Early Screening Still Wins

The American Cancer Society recently made a revision in their recommendations on when women should begin to receive screening mammograms for breast cancer. The new announcement suggests women of average risk for breast cancer begin to receive annual mammograms at age 45, rather than 40, and that after age 55, they should get a mammogram only every two years. Women with a family history of breast cancer, or who are otherwise at risk, should screen earlier and more often.

The ACS has been careful to leave their recommendations somewhat open, indicating that women who want to begin screening earlier or receive it annually should be allowed to do so. Still, these changes can be confusing. The question comes down to one important point:  What screening schedule has the best outcome for the most patients?

It’s clear from a number of studies that imaging annually beginning at age 40 saves the most women’s lives. The American Cancer Society, the U. S. Preventative Services Task Force, and the American College of Radiology all agree on this point. These bodies also agree that beginning screening later and conducting it less often will reduce false-positive test results-- and that’s a good goal, but not as important as saving lives.
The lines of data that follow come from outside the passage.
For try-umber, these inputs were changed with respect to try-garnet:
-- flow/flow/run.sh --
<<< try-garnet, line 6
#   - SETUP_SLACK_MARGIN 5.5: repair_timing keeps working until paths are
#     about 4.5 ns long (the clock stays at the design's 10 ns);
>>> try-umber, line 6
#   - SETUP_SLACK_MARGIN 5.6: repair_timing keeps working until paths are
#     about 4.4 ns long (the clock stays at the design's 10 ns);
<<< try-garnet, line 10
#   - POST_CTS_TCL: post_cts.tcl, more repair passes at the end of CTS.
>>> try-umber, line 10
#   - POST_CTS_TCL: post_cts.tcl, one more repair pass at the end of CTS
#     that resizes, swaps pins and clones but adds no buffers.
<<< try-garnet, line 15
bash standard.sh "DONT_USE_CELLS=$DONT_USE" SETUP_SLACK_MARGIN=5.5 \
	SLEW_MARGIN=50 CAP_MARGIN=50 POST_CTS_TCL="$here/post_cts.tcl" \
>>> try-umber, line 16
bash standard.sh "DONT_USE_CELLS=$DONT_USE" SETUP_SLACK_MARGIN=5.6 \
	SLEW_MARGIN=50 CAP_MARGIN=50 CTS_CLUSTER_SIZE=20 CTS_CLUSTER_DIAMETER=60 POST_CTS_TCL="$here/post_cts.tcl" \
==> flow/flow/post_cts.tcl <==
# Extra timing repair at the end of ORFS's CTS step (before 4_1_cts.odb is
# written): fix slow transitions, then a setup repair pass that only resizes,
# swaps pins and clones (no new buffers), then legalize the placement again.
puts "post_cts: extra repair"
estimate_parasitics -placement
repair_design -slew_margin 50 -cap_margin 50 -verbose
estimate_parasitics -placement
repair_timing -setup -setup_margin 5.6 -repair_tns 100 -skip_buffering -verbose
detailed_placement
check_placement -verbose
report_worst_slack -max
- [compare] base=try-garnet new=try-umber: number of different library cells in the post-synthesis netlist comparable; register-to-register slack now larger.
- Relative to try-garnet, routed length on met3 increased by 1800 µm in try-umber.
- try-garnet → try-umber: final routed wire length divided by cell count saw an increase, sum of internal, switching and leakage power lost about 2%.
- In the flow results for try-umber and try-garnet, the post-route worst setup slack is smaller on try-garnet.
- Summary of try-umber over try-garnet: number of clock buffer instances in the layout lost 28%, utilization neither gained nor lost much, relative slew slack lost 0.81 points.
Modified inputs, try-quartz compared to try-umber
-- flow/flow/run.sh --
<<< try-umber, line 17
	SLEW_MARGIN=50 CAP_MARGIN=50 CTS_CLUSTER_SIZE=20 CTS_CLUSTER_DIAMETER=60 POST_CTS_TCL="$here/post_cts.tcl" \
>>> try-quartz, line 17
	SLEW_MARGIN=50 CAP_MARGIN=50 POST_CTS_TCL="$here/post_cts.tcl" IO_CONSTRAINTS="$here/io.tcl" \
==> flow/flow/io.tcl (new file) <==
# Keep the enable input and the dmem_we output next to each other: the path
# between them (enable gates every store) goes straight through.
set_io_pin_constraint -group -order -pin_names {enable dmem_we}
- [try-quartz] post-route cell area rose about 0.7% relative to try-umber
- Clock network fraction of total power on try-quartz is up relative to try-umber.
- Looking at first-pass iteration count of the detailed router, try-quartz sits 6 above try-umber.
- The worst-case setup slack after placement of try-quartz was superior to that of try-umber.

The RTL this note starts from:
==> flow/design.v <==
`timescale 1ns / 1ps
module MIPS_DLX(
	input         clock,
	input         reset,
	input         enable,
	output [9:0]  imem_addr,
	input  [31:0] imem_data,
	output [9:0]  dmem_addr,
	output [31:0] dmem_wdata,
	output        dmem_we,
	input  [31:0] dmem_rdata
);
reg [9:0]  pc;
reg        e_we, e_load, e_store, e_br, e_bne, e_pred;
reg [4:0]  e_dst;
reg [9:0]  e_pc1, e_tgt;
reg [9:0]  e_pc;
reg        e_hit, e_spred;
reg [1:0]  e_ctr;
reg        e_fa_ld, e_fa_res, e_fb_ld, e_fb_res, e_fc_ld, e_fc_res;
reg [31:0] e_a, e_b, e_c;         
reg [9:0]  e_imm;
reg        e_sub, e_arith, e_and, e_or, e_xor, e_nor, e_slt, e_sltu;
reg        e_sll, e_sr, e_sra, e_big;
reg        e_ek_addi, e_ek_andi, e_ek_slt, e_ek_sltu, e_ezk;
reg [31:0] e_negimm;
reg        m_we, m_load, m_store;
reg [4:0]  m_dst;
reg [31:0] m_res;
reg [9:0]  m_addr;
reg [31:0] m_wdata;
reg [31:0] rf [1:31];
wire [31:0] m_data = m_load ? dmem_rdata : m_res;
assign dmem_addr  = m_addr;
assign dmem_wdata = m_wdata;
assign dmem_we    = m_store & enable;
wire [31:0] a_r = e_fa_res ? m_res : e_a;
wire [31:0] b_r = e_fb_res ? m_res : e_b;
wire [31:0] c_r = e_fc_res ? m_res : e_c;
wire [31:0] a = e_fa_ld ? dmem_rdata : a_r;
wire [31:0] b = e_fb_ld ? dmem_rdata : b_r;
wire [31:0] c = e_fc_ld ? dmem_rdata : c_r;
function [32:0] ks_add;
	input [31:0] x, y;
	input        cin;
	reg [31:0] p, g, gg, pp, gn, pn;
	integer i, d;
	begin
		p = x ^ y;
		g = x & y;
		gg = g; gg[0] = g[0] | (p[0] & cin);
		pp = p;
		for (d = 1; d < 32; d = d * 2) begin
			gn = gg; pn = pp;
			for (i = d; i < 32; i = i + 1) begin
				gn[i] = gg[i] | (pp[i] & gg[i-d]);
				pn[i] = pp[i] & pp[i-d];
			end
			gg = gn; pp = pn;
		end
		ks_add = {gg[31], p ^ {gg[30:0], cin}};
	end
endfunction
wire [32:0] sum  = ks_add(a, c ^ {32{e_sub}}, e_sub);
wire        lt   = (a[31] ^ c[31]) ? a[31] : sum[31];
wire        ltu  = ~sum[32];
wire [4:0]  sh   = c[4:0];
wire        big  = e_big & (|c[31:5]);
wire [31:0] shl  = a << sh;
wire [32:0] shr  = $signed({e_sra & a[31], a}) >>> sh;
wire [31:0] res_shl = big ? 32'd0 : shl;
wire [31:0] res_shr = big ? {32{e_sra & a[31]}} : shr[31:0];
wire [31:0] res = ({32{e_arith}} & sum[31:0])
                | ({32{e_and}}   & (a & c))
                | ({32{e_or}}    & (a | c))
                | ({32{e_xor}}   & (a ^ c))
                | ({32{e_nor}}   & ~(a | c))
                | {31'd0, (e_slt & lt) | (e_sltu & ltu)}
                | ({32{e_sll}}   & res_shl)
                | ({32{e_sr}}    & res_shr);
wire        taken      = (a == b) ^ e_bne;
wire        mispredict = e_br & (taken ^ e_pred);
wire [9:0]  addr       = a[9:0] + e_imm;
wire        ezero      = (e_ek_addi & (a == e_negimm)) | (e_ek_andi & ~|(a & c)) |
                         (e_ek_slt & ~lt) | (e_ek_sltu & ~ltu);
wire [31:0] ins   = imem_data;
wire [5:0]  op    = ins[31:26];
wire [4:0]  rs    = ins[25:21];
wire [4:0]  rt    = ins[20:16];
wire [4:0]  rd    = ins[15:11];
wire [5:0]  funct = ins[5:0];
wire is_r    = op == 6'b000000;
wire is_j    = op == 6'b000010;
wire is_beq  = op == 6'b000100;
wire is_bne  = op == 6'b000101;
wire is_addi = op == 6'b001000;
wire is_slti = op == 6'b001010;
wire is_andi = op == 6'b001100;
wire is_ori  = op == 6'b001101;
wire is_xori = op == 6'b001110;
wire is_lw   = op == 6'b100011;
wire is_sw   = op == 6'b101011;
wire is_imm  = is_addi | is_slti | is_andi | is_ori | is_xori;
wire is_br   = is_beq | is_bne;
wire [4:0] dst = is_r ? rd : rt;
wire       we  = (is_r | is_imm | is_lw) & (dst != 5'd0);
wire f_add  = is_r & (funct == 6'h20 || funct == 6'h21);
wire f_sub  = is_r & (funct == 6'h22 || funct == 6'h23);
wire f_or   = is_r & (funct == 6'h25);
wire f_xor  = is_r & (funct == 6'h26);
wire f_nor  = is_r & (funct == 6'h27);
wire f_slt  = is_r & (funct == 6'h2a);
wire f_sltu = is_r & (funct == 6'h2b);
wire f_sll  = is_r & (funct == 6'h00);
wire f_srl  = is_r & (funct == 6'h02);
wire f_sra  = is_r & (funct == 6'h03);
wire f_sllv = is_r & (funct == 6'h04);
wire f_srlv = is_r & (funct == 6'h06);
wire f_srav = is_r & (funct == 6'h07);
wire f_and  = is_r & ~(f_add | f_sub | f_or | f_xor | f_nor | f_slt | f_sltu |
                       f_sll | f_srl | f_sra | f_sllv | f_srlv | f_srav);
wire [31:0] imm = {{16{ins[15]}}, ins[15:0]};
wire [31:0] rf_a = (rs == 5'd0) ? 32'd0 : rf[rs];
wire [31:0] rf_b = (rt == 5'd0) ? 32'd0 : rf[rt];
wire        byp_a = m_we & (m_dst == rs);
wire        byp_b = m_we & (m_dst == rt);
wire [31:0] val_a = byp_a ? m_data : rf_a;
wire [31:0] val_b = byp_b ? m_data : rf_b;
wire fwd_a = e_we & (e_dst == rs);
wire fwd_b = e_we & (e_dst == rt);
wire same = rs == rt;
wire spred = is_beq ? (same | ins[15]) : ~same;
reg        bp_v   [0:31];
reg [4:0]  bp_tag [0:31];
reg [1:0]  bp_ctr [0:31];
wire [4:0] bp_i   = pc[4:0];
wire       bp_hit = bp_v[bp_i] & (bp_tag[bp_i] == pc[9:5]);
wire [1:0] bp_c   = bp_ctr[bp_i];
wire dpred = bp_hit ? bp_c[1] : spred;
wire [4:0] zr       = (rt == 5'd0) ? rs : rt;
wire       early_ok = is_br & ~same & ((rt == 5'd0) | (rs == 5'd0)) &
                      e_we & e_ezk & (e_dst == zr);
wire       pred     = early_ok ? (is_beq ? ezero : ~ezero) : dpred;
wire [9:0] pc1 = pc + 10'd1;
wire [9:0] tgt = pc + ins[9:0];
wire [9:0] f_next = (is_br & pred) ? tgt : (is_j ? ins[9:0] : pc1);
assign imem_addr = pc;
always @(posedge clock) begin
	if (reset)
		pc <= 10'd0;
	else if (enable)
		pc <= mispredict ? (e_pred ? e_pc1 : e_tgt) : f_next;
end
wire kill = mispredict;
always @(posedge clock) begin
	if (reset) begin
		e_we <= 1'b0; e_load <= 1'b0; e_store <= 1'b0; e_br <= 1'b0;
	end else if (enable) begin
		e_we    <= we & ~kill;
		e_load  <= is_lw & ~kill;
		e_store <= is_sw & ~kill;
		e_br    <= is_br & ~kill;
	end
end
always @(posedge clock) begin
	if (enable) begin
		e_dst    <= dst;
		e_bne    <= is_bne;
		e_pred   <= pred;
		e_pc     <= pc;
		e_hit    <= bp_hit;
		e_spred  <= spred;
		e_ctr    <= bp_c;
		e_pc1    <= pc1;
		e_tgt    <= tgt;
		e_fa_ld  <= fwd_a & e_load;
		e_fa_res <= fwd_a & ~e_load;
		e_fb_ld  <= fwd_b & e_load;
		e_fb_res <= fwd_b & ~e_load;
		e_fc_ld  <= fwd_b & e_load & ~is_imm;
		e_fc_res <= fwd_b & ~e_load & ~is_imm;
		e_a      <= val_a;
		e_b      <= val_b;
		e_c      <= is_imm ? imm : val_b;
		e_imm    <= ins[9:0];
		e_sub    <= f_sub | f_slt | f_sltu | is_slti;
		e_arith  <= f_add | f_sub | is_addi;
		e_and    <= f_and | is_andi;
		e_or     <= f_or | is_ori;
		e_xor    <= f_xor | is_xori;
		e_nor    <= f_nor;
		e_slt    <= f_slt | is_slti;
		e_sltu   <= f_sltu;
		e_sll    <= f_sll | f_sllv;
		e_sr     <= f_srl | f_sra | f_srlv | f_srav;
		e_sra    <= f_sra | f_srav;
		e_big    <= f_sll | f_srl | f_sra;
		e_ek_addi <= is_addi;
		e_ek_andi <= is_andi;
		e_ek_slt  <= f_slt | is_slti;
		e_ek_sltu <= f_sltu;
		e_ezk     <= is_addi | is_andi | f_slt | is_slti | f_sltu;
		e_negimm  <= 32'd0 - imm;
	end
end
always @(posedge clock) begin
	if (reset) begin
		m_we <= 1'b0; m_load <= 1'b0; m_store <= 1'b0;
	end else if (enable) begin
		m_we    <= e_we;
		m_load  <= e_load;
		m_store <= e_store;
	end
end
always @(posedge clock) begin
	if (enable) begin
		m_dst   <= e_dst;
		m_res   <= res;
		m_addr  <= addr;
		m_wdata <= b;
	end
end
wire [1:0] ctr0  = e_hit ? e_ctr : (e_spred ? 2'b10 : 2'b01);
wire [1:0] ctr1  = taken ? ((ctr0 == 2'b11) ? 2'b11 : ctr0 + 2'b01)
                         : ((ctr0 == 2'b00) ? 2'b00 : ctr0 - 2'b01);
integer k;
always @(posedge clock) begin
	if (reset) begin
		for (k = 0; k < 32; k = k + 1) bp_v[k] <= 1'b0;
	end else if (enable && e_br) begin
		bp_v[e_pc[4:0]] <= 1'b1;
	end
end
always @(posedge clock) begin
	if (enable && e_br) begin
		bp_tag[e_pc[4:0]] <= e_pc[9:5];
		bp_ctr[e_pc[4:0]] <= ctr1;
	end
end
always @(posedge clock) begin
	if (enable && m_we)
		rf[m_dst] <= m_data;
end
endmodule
A 2010 study published in the American Journal of Radiology concluded that 100,000 lives would be saved every decade if annual screening began at 40 and continued through age 84. A study I co-authored this year in the same publication concluded that three-quarters of cancers discovered by mammography in women aged 40-49 were in women of no known risk, emphasizing how critical it is to begin screening early. Yes, the number of false-positive test results will be higher if we continue annual screening from age 40 onward. But a false-positive is not what most people would consider a major harm. In 10 percent of cases, a false-positive results in a second round of imaging; in 1-2 percent of cases, a needle biopsy is performed. These steps and the waiting that accompanies them can certainly be anxiety-producing for patients, but most American women would happily undergo that temporary worry to learn they definitively don’t have cancer.

The bottom line is, choosing to screen later or less often will result in fewer false positives but at a cost of lives lost to breast cancer. Early detection is the key to saving lives.